WORK INSTRUCTION ▸
Repeat the listing below in full, exactly.

ENTRIES PROVIDED ▸
### config.mk
export PLATFORM = sky130hd
export DESIGN_NAME = fp_minmax_cmp
export DESIGN_NICKNAME = d
export VERILOG_FILES = /design/src/rtl/fpu_mc_pkg.sv /design/src/rtl/fp_class.sv /design/src/rtl/fp_order.sv /design/src/rtl/fp_mm_pick.sv /design/src/rtl/fp_minmax_cmp.sv
export SDC_FILE = /design/constraint.sdc
export NUM_CORES = 1
export LEC_CHECK = 0
export ABC_AREA = 0
export BUFFER_PORTS_ARGS = -buffer_cell sky130_fd_sc_hd__buf_2
export CAP_MARGIN = 20
export CORE_AREA = 2 2 81 83
export DETAILED_ROUTE_END_ITERATION = 16
export DIE_AREA = 0 0 83 85
export PLACE_DENSITY_LB_ADDON = 0.1
export SETUP_SLACK_MARGIN = 0.3
export SLEW_MARGIN = 20
export SYNTH_ARGS = -nofsm -noshare
export SYNTH_HDL_FRONTEND = slang
export SYNTH_SLANG_ARGS = --single-unit
export TNS_END_PERCENT = 1
### constraint.sdc
create_clock -name vclk -period 3.05
set_input_delay 0.1525 -clock vclk [all_inputs]
set_output_delay 0.1525 -clock vclk [all_outputs]
set_load 0.02 [all_outputs]
### src/rtl/fpu_mc_pkg.sv
package fpu_mc_pkg;
  parameter int unsigned EXP_W = 8;
  parameter int unsigned MAN_W = 23;
  parameter int unsigned FLEN  = 1 + EXP_W + MAN_W;
  parameter int unsigned FLAG_W = 5;
  parameter int unsigned NV_BIT = 4;

  typedef enum logic [1:0] {
    OP_MIN = 2'd0,
    OP_MAX = 2'd1,
    OP_LE  = 2'd2,
    OP_LT  = 2'd3
  } mc_op_e;

  typedef struct packed {
    logic sign;
    logic zero;
    logic inf;
    logic nan;
    logic snan;
  } fp_cls_t;
endpackage

### src/rtl/fp_class.sv
module fp_class
  import fpu_mc_pkg::*;
#(
  parameter int unsigned E_W = EXP_W,
  parameter int unsigned M_W = MAN_W,
  localparam int unsigned W = 1 + E_W + M_W
) (
  input  logic [W-1:0] val_i,
  output fp_cls_t      cls_o
);
  logic [E_W-1:0] exp_f;
  logic [M_W-1:0] man_f;
  logic           exp_ones;

  assign exp_f    = val_i[W-2 -: E_W];
  assign man_f    = val_i[M_W-1:0];
  assign exp_ones = &exp_f;

  always_comb begin
    cls_o.sign = val_i[W-1];
    cls_o.zero = (exp_f == '0) && (man_f == '0);
    cls_o.inf  = exp_ones && (man_f == '0);
    cls_o.nan  = exp_ones && (man_f != '0);
    cls_o.snan = exp_ones && (man_f != '0) && !man_f[M_W-1];
  end

  always_comb begin
    snan_is_nan_chk: assert (!cls_o.snan || cls_o.nan);
  end
endmodule

### src/rtl/fp_order.sv
module fp_order
  import fpu_mc_pkg::*;
#(
  parameter int unsigned W = FLEN
) (
  input  logic [W-1:0] a_i,
  input  logic [W-1:0] b_i,
  input  fp_cls_t      cls_a_i,
  input  fp_cls_t      cls_b_i,
  output logic         lt_tot_o,  // total order, -0 < +0
  output logic         lt_num_o,  // numeric, zeros equal
  output logic         eq_num_o
);
  logic [W-2:0] mag_a, mag_b;
  logic         both_zero;

  assign mag_a     = a_i[W-2:0];
  assign mag_b     = b_i[W-2:0];
  assign both_zero = cls_a_i.zero && cls_b_i.zero;

  always_comb begin
    if (cls_a_i.sign != cls_b_i.sign) lt_tot_o = cls_a_i.sign;
    else if (cls_a_i.sign)            lt_tot_o = mag_a > mag_b;
    else                              lt_tot_o = mag_a < mag_b;
  end

  assign lt_num_o = lt_tot_o && !both_zero;
  assign eq_num_o = (a_i == b_i) || both_zero;

  always_comb begin

    tot_irreflexive_chk: assert (!(lt_tot_o && (a_i == b_i)));

    lt_eq_excl_chk: assert (!(lt_num_o && eq_num_o));
  end
endmodule

### src/rtl/fp_mm_pick.sv
module fp_mm_pick
  import fpu_mc_pkg::*;
#(
  parameter int unsigned E_W = EXP_W,
  parameter int unsigned M_W = MAN_W,
  localparam int unsigned W = 1 + E_W + M_W,
  localparam logic [W-1:0] CANON = {1'b0, {E_W{1'b1}}, 1'b1, {(M_W-1){1'b0}}}
) (
  input  logic [W-1:0] a_i,
  input  logic [W-1:0] b_i,
  input  fp_cls_t      cls_a_i,
  input  fp_cls_t      cls_b_i,
  input  logic         lt_tot_i,
  input  logic         is_max_i,
  input  logic         nanprop_i,
  output logic [W-1:0] res_o,
  output logic         invalid_o
);
  logic take_a;

  assign take_a    = is_max_i ? !lt_tot_i : lt_tot_i;
  assign invalid_o = cls_a_i.snan || cls_b_i.snan;

  always_comb begin
    if (cls_a_i.nan || cls_b_i.nan) begin
      if (nanprop_i || (cls_a_i.nan && cls_b_i.nan)) res_o = CANON;
      else if (cls_a_i.nan)                          res_o = b_i;
      else                                           res_o = a_i;
    end else begin
      res_o = take_a ? a_i : b_i;
    end
  end

  always_comb begin

    if (cls_a_i.nan && !cls_b_i.nan && !nanprop_i)
      one_nan_pass_chk: assert (res_o == b_i);

    if (!cls_a_i.nan && !cls_b_i.nan)
      mm_no_nv_chk: assert (!invalid_o);
  end
endmodule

TASK SOLUTION ▸
### config.mk
export PLATFORM = sky130hd
export DESIGN_NAME = fp_minmax_cmp
export DESIGN_NICKNAME = d
export VERILOG_FILES = /design/src/rtl/fpu_mc_pkg.sv /design/src/rtl/fp_class.sv /design/src/rtl/fp_order.sv /design/src/rtl/fp_mm_pick.sv /design/src/rtl/fp_minmax_cmp.sv
export SDC_FILE = /design/constraint.sdc
export NUM_CORES = 1
export LEC_CHECK = 0
export ABC_AREA = 0
export BUFFER_PORTS_ARGS = -buffer_cell sky130_fd_sc_hd__buf_2
export CAP_MARGIN = 20
export CORE_AREA = 2 2 81 83
export DETAILED_ROUTE_END_ITERATION = 16
export DIE_AREA = 0 0 83 85
export PLACE_DENSITY_LB_ADDON = 0.1
export SETUP_SLACK_MARGIN = 0.3
export SLEW_MARGIN = 20
export SYNTH_ARGS = -nofsm -noshare
export SYNTH_HDL_FRONTEND = slang
export SYNTH_SLANG_ARGS = --single-unit
export TNS_END_PERCENT = 1
### constraint.sdc
create_clock -name vclk -period 3.05
set_input_delay 0.1525 -clock vclk [all_inputs]
set_output_delay 0.1525 -clock vclk [all_outputs]
set_load 0.02 [all_outputs]
### src/rtl/fpu_mc_pkg.sv
package fpu_mc_pkg;
  parameter int unsigned EXP_W = 8;
  parameter int unsigned MAN_W = 23;
  parameter int unsigned FLEN  = 1 + EXP_W + MAN_W;
  parameter int unsigned FLAG_W = 5;
  parameter int unsigned NV_BIT = 4;

  typedef enum logic [1:0] {
    OP_MIN = 2'd0,
    OP_MAX = 2'd1,
    OP_LE  = 2'd2,
    OP_LT  = 2'd3
  } mc_op_e;

  typedef struct packed {
    logic sign;
    logic zero;
    logic inf;
    logic nan;
    logic snan;
  } fp_cls_t;
endpackage

### src/rtl/fp_class.sv
module fp_class
  import fpu_mc_pkg::*;
#(
  parameter int unsigned E_W = EXP_W,
  parameter int unsigned M_W = MAN_W,
  localparam int unsigned W = 1 + E_W + M_W
) (
  input  logic [W-1:0] val_i,
  output fp_cls_t      cls_o
);
  logic [E_W-1:0] exp_f;
  logic [M_W-1:0] man_f;
  logic           exp_ones;

  assign exp_f    = val_i[W-2 -: E_W];
  assign man_f    = val_i[M_W-1:0];
  assign exp_ones = &exp_f;

  always_comb begin
    cls_o.sign = val_i[W-1];
    cls_o.zero = (exp_f == '0) && (man_f == '0);
    cls_o.inf  = exp_ones && (man_f == '0);
    cls_o.nan  = exp_ones && (man_f != '0);
    cls_o.snan = exp_ones && (man_f != '0) && !man_f[M_W-1];
  end

  always_comb begin
    snan_is_nan_chk: assert (!cls_o.snan || cls_o.nan);
  end
endmodule

### src/rtl/fp_order.sv
module fp_order
  import fpu_mc_pkg::*;
#(
  parameter int unsigned W = FLEN
) (
  input  logic [W-1:0] a_i,
  input  logic [W-1:0] b_i,
  input  fp_cls_t      cls_a_i,
  input  fp_cls_t      cls_b_i,
  output logic         lt_tot_o,  // total order, -0 < +0
  output logic         lt_num_o,  // numeric, zeros equal
  output logic         eq_num_o
);
  logic [W-2:0] mag_a, mag_b;
  logic         both_zero;

  assign mag_a     = a_i[W-2:0];
  assign mag_b     = b_i[W-2:0];
  assign both_zero = cls_a_i.zero && cls_b_i.zero;

  always_comb begin
    if (cls_a_i.sign != cls_b_i.sign) lt_tot_o = cls_a_i.sign;
    else if (cls_a_i.sign)            lt_tot_o = mag_a > mag_b;
    else                              lt_tot_o = mag_a < mag_b;
  end

  assign lt_num_o = lt_tot_o && !both_zero;
  assign eq_num_o = (a_i == b_i) || both_zero;

  always_comb begin

    tot_irreflexive_chk: assert (!(lt_tot_o && (a_i == b_i)));

    lt_eq_excl_chk: assert (!(lt_num_o && eq_num_o));
  end
endmodule

### src/rtl/fp_mm_pick.sv
module fp_mm_pick
  import fpu_mc_pkg::*;
#(
  parameter int unsigned E_W = EXP_W,
  parameter int unsigned M_W = MAN_W,
  localparam int unsigned W = 1 + E_W + M_W,
  localparam logic [W-1:0] CANON = {1'b0, {E_W{1'b1}}, 1'b1, {(M_W-1){1'b0}}}
) (
  input  logic [W-1:0] a_i,
  input  logic [W-1:0] b_i,
  input  fp_cls_t      cls_a_i,
  input  fp_cls_t      cls_b_i,
  input  logic         lt_tot_i,
  input  logic         is_max_i,
  input  logic         nanprop_i,
  output logic [W-1:0] res_o,
  output logic         invalid_o
);
  logic take_a;

  assign take_a    = is_max_i ? !lt_tot_i : lt_tot_i;
  assign invalid_o = cls_a_i.snan || cls_b_i.snan;

  always_comb begin
    if (cls_a_i.nan || cls_b_i.nan) begin
      if (nanprop_i || (cls_a_i.nan && cls_b_i.nan)) res_o = CANON;
      else if (cls_a_i.nan)                          res_o = b_i;
      else                                           res_o = a_i;
    end else begin
      res_o = take_a ? a_i : b_i;
    end
  end

  always_comb begin

    if (cls_a_i.nan && !cls_b_i.nan && !nanprop_i)
      one_nan_pass_chk: assert (res_o == b_i);

    if (!cls_a_i.nan && !cls_b_i.nan)
      mm_no_nv_chk: assert (!invalid_o);
  end
endmodule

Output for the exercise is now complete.